**What you need to do:**
Where the records below show the word "between" in a line, please copy that line.

Collected data:
────────
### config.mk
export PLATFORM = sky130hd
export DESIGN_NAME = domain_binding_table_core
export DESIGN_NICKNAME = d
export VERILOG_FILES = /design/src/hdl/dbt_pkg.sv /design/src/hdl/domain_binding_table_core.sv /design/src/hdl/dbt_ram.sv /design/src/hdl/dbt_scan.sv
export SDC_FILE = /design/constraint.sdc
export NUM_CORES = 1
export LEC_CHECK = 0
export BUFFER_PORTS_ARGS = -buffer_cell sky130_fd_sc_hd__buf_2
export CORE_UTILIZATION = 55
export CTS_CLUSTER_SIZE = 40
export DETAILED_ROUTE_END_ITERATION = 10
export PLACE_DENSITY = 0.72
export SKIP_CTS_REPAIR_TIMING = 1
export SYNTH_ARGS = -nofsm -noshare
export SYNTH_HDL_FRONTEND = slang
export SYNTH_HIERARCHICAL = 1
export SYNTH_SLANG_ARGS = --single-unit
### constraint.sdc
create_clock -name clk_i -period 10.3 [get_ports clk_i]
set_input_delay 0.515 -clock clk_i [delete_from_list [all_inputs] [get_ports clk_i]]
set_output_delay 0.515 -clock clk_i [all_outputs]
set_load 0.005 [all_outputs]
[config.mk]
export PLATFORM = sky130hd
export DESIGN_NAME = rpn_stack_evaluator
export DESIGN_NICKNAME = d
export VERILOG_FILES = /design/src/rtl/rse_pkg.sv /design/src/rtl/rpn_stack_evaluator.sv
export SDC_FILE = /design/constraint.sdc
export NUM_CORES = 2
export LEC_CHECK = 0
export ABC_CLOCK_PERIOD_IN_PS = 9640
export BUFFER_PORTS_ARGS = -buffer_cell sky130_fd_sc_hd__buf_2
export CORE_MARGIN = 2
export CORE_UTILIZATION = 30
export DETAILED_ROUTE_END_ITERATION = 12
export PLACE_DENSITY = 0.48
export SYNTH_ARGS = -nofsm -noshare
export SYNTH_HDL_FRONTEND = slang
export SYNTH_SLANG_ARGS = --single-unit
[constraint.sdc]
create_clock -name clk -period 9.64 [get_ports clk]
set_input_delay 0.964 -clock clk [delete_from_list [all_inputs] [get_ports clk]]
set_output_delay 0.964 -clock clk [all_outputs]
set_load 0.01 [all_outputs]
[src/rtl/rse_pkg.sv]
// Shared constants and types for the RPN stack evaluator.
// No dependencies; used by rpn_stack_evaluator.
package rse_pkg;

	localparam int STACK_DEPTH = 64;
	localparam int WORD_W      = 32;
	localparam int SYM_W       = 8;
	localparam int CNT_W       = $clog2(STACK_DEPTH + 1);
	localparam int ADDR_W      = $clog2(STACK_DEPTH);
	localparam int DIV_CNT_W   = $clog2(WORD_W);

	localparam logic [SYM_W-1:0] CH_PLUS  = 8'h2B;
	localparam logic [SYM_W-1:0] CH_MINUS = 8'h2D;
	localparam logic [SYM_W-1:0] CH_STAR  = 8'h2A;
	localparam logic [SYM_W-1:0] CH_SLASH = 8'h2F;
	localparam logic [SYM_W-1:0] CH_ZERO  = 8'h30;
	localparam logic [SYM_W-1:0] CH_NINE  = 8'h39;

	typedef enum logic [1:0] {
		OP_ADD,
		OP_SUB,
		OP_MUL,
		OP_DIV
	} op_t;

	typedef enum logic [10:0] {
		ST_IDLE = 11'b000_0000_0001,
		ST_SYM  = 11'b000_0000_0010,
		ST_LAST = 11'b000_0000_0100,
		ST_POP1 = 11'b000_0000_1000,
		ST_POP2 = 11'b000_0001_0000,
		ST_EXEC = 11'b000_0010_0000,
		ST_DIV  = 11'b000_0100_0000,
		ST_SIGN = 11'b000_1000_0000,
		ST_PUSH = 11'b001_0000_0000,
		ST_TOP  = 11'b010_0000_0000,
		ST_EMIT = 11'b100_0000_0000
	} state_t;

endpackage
────────
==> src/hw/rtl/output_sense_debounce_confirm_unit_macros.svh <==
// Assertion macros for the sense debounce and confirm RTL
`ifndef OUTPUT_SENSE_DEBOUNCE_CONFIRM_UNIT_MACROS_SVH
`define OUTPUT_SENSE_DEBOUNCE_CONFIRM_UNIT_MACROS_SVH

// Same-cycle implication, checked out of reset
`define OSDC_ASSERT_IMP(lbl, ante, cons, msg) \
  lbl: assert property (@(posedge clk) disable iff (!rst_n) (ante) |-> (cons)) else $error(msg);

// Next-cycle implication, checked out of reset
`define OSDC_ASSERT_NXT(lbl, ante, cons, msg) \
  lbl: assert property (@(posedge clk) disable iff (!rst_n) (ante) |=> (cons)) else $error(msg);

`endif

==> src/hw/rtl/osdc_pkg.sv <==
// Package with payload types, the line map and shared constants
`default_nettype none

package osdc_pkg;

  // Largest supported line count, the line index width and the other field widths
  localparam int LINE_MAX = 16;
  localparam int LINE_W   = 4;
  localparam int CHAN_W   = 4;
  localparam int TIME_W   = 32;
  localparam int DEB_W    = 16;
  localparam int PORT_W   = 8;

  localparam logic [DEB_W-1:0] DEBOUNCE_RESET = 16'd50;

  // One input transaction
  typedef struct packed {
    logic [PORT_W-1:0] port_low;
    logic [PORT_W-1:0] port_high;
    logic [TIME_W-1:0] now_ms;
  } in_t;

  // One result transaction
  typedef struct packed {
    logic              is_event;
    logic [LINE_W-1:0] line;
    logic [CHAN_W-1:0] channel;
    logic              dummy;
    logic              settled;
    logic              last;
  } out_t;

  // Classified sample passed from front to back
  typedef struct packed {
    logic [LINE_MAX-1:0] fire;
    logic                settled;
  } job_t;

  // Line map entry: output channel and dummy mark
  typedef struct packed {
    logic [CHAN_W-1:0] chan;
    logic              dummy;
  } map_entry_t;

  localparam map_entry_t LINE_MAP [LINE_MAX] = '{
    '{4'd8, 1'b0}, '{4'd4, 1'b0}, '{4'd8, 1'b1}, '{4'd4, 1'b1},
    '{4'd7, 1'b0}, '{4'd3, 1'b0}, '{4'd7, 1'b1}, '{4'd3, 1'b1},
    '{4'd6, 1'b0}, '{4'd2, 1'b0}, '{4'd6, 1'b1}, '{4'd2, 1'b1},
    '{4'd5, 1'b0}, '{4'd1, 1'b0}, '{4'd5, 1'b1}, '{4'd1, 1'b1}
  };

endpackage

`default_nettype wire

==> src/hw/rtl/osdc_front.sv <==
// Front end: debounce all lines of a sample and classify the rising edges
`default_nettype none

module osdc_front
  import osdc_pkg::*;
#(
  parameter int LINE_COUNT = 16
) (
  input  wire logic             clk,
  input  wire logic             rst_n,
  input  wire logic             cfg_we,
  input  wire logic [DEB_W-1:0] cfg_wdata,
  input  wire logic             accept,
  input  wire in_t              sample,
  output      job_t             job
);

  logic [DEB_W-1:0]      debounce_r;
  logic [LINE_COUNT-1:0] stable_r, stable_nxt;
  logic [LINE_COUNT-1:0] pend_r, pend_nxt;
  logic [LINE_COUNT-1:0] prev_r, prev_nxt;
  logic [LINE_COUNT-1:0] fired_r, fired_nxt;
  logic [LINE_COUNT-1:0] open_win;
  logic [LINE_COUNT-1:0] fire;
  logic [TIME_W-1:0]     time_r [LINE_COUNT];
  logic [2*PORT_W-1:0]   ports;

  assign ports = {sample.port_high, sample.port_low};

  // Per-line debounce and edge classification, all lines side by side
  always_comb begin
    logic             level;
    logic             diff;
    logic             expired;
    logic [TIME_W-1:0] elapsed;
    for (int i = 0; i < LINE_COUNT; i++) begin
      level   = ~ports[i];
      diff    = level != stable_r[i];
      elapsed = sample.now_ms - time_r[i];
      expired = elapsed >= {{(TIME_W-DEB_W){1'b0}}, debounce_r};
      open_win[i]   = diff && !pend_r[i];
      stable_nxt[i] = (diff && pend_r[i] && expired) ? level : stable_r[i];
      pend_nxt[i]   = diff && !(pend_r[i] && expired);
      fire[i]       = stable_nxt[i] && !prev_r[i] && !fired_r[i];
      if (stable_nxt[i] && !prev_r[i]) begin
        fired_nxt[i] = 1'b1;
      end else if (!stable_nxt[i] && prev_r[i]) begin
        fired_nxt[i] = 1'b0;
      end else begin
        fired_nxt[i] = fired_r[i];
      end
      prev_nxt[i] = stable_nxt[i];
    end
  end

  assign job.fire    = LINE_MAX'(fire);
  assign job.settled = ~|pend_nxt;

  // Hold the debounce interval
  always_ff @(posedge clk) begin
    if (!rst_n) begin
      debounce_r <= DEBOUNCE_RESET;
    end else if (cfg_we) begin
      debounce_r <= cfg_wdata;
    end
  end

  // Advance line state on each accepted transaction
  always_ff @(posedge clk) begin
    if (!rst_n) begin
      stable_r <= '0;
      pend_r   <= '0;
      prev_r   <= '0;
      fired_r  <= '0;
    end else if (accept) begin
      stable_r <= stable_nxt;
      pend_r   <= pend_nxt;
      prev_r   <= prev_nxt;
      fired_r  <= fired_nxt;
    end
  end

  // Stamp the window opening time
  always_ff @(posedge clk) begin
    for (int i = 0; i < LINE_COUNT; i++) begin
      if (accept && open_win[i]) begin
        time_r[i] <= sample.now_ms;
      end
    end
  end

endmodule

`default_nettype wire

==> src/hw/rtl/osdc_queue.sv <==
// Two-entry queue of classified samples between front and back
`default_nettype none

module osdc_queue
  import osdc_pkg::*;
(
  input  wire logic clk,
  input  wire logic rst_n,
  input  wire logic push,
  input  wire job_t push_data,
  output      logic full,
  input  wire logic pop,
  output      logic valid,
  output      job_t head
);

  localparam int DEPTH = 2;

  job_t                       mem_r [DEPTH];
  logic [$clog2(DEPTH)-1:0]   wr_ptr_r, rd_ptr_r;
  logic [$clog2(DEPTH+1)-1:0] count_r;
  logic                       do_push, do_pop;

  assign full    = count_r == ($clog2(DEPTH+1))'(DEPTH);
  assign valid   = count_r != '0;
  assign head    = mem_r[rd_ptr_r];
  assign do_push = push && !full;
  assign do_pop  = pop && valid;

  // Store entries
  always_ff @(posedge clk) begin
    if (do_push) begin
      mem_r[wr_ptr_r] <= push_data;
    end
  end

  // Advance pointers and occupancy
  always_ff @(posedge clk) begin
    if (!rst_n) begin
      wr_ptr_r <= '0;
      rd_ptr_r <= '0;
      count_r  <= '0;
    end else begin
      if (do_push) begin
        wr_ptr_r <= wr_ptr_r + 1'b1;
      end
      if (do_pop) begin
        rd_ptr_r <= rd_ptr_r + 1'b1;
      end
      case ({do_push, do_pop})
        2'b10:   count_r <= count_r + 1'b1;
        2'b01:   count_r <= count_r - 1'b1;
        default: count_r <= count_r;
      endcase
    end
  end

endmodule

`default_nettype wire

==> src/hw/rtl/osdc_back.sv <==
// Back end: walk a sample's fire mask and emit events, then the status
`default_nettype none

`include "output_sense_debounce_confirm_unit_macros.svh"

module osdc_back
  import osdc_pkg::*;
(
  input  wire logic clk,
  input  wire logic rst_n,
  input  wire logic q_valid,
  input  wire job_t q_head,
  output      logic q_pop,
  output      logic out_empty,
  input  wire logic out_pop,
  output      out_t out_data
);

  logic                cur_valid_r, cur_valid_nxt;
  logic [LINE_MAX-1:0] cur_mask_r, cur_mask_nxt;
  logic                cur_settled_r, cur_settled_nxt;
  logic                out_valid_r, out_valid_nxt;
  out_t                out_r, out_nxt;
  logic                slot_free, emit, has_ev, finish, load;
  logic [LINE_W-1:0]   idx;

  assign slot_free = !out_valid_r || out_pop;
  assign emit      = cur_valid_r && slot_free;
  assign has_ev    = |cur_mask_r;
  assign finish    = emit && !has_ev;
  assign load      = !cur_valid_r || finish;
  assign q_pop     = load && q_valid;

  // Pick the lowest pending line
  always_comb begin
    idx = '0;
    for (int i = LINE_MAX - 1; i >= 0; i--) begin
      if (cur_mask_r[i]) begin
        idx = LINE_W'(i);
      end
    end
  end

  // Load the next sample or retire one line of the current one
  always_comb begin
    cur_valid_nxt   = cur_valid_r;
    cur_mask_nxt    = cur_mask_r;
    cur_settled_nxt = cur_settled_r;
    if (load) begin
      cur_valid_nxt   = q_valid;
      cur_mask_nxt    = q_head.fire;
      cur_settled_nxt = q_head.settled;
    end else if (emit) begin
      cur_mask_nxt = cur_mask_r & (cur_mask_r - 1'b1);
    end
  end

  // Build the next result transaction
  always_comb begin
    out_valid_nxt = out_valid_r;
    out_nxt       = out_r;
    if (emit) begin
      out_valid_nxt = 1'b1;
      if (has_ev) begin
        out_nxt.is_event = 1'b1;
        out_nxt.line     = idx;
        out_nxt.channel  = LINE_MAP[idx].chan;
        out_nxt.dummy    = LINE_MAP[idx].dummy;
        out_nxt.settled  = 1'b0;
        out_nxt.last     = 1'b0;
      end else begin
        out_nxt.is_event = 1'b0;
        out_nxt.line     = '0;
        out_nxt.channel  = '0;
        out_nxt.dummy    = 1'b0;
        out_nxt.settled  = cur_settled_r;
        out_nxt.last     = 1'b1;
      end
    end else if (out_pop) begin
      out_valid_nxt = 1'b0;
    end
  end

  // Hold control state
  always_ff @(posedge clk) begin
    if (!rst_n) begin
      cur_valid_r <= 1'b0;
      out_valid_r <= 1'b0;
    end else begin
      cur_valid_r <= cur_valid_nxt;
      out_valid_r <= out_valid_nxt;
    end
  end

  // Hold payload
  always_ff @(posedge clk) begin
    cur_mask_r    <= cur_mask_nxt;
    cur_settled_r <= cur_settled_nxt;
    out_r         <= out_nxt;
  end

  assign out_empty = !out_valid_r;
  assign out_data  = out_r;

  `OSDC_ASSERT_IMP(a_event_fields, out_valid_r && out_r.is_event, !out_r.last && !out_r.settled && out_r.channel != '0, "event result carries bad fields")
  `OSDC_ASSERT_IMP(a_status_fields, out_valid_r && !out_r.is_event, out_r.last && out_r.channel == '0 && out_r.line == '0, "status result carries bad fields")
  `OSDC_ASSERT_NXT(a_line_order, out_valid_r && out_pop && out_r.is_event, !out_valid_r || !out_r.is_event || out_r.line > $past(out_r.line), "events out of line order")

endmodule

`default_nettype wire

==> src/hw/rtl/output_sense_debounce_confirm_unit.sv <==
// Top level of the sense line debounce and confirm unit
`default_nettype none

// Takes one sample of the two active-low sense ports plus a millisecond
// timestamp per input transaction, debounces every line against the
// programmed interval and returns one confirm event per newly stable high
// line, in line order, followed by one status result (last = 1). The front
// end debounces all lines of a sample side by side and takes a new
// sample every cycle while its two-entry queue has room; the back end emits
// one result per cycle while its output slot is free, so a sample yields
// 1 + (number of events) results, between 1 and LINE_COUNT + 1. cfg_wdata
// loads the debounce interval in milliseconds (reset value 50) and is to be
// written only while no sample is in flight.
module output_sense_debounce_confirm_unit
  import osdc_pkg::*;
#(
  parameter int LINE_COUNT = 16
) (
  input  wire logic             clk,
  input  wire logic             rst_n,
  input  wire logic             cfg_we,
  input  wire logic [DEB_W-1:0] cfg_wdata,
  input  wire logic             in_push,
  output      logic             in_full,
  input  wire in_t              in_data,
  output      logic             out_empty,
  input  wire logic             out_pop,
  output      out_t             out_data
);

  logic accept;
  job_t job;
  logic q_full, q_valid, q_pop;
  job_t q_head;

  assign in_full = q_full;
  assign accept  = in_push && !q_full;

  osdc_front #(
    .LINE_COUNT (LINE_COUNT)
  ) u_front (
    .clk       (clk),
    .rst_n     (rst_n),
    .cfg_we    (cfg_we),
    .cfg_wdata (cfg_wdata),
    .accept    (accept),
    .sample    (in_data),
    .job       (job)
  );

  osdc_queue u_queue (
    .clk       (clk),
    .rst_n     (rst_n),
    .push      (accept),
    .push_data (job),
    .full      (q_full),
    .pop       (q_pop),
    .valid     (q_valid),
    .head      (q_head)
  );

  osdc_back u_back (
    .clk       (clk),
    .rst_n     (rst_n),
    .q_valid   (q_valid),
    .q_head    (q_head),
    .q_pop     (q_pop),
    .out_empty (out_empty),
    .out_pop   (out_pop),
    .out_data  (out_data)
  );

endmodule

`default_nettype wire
────────
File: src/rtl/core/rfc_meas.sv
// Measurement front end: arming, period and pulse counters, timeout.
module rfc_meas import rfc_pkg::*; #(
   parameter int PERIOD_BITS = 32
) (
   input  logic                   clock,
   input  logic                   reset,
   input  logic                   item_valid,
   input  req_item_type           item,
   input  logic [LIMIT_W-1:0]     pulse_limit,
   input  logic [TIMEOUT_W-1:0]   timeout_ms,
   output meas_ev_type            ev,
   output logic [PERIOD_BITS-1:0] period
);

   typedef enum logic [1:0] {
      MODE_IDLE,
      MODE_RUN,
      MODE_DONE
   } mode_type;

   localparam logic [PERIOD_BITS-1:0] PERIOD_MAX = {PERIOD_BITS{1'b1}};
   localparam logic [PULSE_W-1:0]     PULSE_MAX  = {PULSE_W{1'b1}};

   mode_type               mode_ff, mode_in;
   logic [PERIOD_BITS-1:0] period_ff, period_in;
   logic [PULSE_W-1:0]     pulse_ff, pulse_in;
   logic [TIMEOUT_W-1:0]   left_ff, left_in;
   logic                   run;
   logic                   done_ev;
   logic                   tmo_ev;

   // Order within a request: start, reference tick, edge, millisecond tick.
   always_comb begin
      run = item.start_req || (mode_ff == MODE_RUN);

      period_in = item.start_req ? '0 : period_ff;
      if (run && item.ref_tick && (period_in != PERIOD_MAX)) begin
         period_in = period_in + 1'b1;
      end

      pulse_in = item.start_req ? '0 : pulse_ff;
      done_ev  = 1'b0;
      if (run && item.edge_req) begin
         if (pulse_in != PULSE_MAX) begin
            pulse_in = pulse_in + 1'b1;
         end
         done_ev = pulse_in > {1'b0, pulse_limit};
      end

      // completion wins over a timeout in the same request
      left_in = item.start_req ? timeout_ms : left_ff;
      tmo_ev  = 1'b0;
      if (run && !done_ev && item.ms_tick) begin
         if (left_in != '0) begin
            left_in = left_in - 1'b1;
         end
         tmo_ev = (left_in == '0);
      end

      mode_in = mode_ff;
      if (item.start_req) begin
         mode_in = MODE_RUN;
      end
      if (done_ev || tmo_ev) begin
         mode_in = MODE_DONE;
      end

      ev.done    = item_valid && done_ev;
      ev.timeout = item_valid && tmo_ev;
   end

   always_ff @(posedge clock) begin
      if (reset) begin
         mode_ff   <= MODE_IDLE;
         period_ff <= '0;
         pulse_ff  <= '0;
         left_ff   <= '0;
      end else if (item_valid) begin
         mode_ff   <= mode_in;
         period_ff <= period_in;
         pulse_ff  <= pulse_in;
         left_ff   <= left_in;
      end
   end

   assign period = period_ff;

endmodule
────────
**Result for this exercise:**
// Two-entry queue of classified samples between front and back
// 1 + (number of events) results, between 1 and LINE_COUNT + 1. cfg_wdata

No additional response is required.